This is one of a series of travel bugs made to recognize paintings or illustrations seen, and admired by the bug owner. A digital copy of this work was downloaded from the internet. It was reduced in size and proportions cropped to accommodate the laminating materials available to the owner. Regrettably these processes diminish the effort of the artist. The text below is a mixture of my own observations and material gleaned from the internet.
My grandparents had a subscription to the Saturday Evening Post until it ceased publication in 1969. When I visited them I would gather up the back issues to read the jokes. After a while I began to notice the covers. Norman Rockwell may well have been the first artist whose work I could recognize on sight. Many critics in his lifetime sniffed at the idea that an illustrator could be considered an artist. But time has been kind to him. If art is done to elicit an emotional response, then Rockwell was an artist. Never mind that the emotion was often humor or American ideals and never mind that it didn’t it require a scholar to tell you how you were supposed to interpret it.

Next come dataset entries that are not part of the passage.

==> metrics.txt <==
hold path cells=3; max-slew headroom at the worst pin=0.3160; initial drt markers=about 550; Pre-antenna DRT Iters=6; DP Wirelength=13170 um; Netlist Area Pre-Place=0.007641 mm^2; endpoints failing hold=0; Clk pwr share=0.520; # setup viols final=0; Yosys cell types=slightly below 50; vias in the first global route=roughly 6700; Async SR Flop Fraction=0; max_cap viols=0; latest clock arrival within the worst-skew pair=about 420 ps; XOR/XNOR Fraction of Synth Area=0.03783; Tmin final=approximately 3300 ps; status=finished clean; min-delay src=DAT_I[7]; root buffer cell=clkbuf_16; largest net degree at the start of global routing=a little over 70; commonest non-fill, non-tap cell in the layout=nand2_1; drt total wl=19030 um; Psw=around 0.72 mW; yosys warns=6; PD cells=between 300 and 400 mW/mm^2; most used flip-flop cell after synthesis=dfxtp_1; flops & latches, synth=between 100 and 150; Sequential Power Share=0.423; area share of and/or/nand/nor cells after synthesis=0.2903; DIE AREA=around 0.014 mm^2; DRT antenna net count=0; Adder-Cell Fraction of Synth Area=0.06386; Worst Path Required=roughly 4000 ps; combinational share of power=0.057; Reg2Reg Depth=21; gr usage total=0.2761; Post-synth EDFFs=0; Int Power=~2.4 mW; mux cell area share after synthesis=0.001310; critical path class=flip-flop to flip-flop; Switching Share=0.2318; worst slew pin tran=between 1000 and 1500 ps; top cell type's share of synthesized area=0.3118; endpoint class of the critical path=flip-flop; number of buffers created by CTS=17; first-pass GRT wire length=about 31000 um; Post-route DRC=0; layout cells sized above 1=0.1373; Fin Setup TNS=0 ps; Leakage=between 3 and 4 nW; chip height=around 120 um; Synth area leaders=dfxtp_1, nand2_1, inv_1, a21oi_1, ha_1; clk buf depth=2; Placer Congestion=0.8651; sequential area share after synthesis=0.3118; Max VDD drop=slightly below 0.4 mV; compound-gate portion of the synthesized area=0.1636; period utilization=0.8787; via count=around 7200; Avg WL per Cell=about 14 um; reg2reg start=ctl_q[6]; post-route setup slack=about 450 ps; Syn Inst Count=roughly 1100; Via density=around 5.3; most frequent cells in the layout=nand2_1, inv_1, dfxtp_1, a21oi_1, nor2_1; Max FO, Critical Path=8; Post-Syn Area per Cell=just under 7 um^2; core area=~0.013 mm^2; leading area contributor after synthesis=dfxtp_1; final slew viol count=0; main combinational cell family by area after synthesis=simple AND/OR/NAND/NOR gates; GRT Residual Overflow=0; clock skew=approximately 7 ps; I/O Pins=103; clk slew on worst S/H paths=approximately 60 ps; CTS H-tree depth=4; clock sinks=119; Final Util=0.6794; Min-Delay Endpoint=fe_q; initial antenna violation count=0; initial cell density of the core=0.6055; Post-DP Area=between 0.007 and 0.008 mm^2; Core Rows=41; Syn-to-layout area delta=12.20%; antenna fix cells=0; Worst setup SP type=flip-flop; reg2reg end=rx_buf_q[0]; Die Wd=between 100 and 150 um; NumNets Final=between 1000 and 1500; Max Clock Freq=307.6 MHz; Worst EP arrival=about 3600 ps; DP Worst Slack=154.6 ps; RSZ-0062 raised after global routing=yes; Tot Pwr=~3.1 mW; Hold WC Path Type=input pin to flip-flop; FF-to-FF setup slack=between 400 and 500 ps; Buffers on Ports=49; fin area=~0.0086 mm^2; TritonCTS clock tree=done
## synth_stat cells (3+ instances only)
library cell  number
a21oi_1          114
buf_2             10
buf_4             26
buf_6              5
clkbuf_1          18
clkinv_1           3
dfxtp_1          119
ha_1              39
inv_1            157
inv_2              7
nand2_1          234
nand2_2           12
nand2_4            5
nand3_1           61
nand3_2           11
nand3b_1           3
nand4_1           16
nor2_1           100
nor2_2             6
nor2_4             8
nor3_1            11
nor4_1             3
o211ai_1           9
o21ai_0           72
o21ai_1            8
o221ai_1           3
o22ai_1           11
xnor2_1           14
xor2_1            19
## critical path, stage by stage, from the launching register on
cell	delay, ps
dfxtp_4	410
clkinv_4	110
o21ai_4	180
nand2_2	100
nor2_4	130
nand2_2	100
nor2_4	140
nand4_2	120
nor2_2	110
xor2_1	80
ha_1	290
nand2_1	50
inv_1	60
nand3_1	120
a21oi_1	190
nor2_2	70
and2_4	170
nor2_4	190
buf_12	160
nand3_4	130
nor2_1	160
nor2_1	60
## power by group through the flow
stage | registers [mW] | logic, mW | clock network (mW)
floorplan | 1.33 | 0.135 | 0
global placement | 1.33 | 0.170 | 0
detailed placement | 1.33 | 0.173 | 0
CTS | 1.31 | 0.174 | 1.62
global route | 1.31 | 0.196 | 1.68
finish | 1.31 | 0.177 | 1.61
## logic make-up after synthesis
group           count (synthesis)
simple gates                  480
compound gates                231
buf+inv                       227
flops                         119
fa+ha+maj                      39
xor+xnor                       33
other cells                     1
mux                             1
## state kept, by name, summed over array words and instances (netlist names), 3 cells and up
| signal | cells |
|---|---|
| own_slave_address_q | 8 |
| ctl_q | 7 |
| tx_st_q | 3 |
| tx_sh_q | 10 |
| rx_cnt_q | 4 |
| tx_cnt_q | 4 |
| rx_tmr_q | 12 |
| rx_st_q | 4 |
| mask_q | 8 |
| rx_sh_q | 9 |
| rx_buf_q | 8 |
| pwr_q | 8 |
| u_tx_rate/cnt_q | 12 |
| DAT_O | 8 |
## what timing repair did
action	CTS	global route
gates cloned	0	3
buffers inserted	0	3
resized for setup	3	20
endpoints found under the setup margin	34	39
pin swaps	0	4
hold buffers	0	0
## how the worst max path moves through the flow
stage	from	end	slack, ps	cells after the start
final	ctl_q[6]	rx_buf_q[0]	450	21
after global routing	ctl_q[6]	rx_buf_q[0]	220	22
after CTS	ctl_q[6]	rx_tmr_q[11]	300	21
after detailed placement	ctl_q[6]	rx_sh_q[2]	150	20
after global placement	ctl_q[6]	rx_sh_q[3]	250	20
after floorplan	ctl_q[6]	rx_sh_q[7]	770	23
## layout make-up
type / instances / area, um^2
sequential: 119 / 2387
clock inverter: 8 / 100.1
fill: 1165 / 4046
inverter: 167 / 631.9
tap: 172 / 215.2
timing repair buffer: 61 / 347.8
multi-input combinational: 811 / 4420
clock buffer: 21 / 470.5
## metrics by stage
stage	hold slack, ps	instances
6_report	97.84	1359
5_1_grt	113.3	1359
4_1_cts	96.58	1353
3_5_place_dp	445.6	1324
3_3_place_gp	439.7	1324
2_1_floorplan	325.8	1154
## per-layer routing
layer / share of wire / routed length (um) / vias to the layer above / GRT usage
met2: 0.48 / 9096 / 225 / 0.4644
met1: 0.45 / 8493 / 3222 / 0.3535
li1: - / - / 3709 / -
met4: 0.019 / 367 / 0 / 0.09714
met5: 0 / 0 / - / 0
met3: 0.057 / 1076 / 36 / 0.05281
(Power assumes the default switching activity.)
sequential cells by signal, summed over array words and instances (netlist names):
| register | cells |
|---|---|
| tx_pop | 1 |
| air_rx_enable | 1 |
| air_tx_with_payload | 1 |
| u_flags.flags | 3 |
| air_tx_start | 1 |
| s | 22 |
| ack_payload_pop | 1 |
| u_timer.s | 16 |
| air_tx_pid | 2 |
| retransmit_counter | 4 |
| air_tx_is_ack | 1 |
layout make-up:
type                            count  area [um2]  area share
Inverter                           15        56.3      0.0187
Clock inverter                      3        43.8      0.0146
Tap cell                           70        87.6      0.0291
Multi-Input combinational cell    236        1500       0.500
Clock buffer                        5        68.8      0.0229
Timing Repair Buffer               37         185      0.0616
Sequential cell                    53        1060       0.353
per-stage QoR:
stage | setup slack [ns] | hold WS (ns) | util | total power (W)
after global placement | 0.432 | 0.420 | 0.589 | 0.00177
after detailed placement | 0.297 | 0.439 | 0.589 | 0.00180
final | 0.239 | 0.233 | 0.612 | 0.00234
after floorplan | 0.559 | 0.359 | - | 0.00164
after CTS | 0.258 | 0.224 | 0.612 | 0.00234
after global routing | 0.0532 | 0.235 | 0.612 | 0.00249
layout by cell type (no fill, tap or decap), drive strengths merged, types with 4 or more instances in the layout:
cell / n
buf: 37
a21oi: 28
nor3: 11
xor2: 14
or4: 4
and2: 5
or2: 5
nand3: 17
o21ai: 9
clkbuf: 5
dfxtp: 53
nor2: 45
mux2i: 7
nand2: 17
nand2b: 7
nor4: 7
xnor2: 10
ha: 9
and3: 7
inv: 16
File: src/pwk_pkg.sv
// Purpose: shared constants and types for the port pin event and wakeup block
// Assumes: 32-bit AHB-Lite register bus, word per register
// Notes:   register indices are multiplied by four to form byte addresses
package pwk_pkg;
  // register indices (byte address = index * 4)
  localparam logic [11:0] IDX_PULL_E    = 12'h0266;
  localparam logic [11:0] IDX_PULL_ADH  = 12'h0286;
  localparam logic [11:0] IDX_PULL_ADL  = 12'h0287;
  localparam logic [11:0] IDX_PULL_T    = 12'h02c3;
  localparam logic [11:0] IDX_PULL_S    = 12'h02d3;
  localparam logic [11:0] IDX_PULL_P    = 12'h02f3;
  localparam logic [11:0] IDX_PULL_J    = 12'h0313;
  localparam logic [11:0] IDX_EVT_EN    = 12'h0320;
  localparam logic [11:0] IDX_EVT_POL   = 12'h0321;
  localparam logic [11:0] IDX_EVT_FLAG  = 12'h0322;
  localparam logic [11:0] IDX_PULL_POL  = 12'h0323;
  localparam logic [11:0] IDX_EXT_CTRL  = 12'h0324;
  localparam logic [11:0] IDX_STATUS    = 12'h0325;
  // reset values
  localparam logic [7:0]  RST_PULL_EJ   = 8'h03;
  localparam logic [7:0]  RST_PULL_S    = 8'h0f;
  localparam logic [7:0]  RST_PULL_OTH  = 8'h00;
  // event pin layout: ad[15:0] s[19:16] p[27:20] hv[28]
  localparam int          NEVT          = 29;
  localparam int          POS_AD        = 0;
  localparam int          POS_S         = 16;
  localparam int          POS_P         = 20;
  localparam int          POS_HV        = 28;
  // pull pins: e, adh, adl, t, s, p, j, eight each
  localparam int          NPULL         = 56;
  // filter: passive run then active run of this many samples
  localparam logic [2:0]  FILT_RUN      = 3'h4;
  localparam logic [2:0]  FILT_LAST     = 3'h7;
  // capture reroute selector codes
  localparam logic [1:0]  CAP_SERIAL0   = 2'h1;
  localparam logic [1:0]  CAP_SERIAL1   = 2'h2;
  // ahb
  localparam logic [1:0]  HTRANS_NONSEQ = 2'h2;
  localparam logic [1:0]  HTRANS_SEQ    = 2'h3;

  // control register fields, high bits first
  typedef struct packed {
    logic       hv_digital_input_enable;  // bit 5
    logic       hv_analog_path_enable;    // bit 4
    logic [1:0] capture_reroute_select;   // bits 3:2
    logic       ext_request_control;      // bit 1: 1 = falling edge
    logic       ext_request_enable;       // bit 0
  } pwk_ctrl_t;
  localparam pwk_ctrl_t RST_CTRL = '0;

  // captured address phase
  typedef struct packed {
    logic        write;
    logic [11:0] index;
  } pwk_addr_t;

  typedef enum logic [1:0] {
    BUS_IDLE  = 2'b01,
    BUS_RWAIT = 2'b10
  } pwk_bus_t;
endpackage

Anyway, this illustration appeared on the cover of the Saturday Evening Post, May 23, 1953, when I was in junior high school. It reminded me of a girl, Ann Green, I knew in grade school (Washington School) in Great Bend, KS, in about 1947. I didn’t have any classes with her so my only contact was on the playground. She wasn’t a bully but she didn’t take any crap from anyone, mostly because she could outrun everybody, boy or girl. At that age, this was the stuff of legend. I don’t know she was ever in a fight, but I could imagine this being her when she got a little older. I have often wondered where she ended up.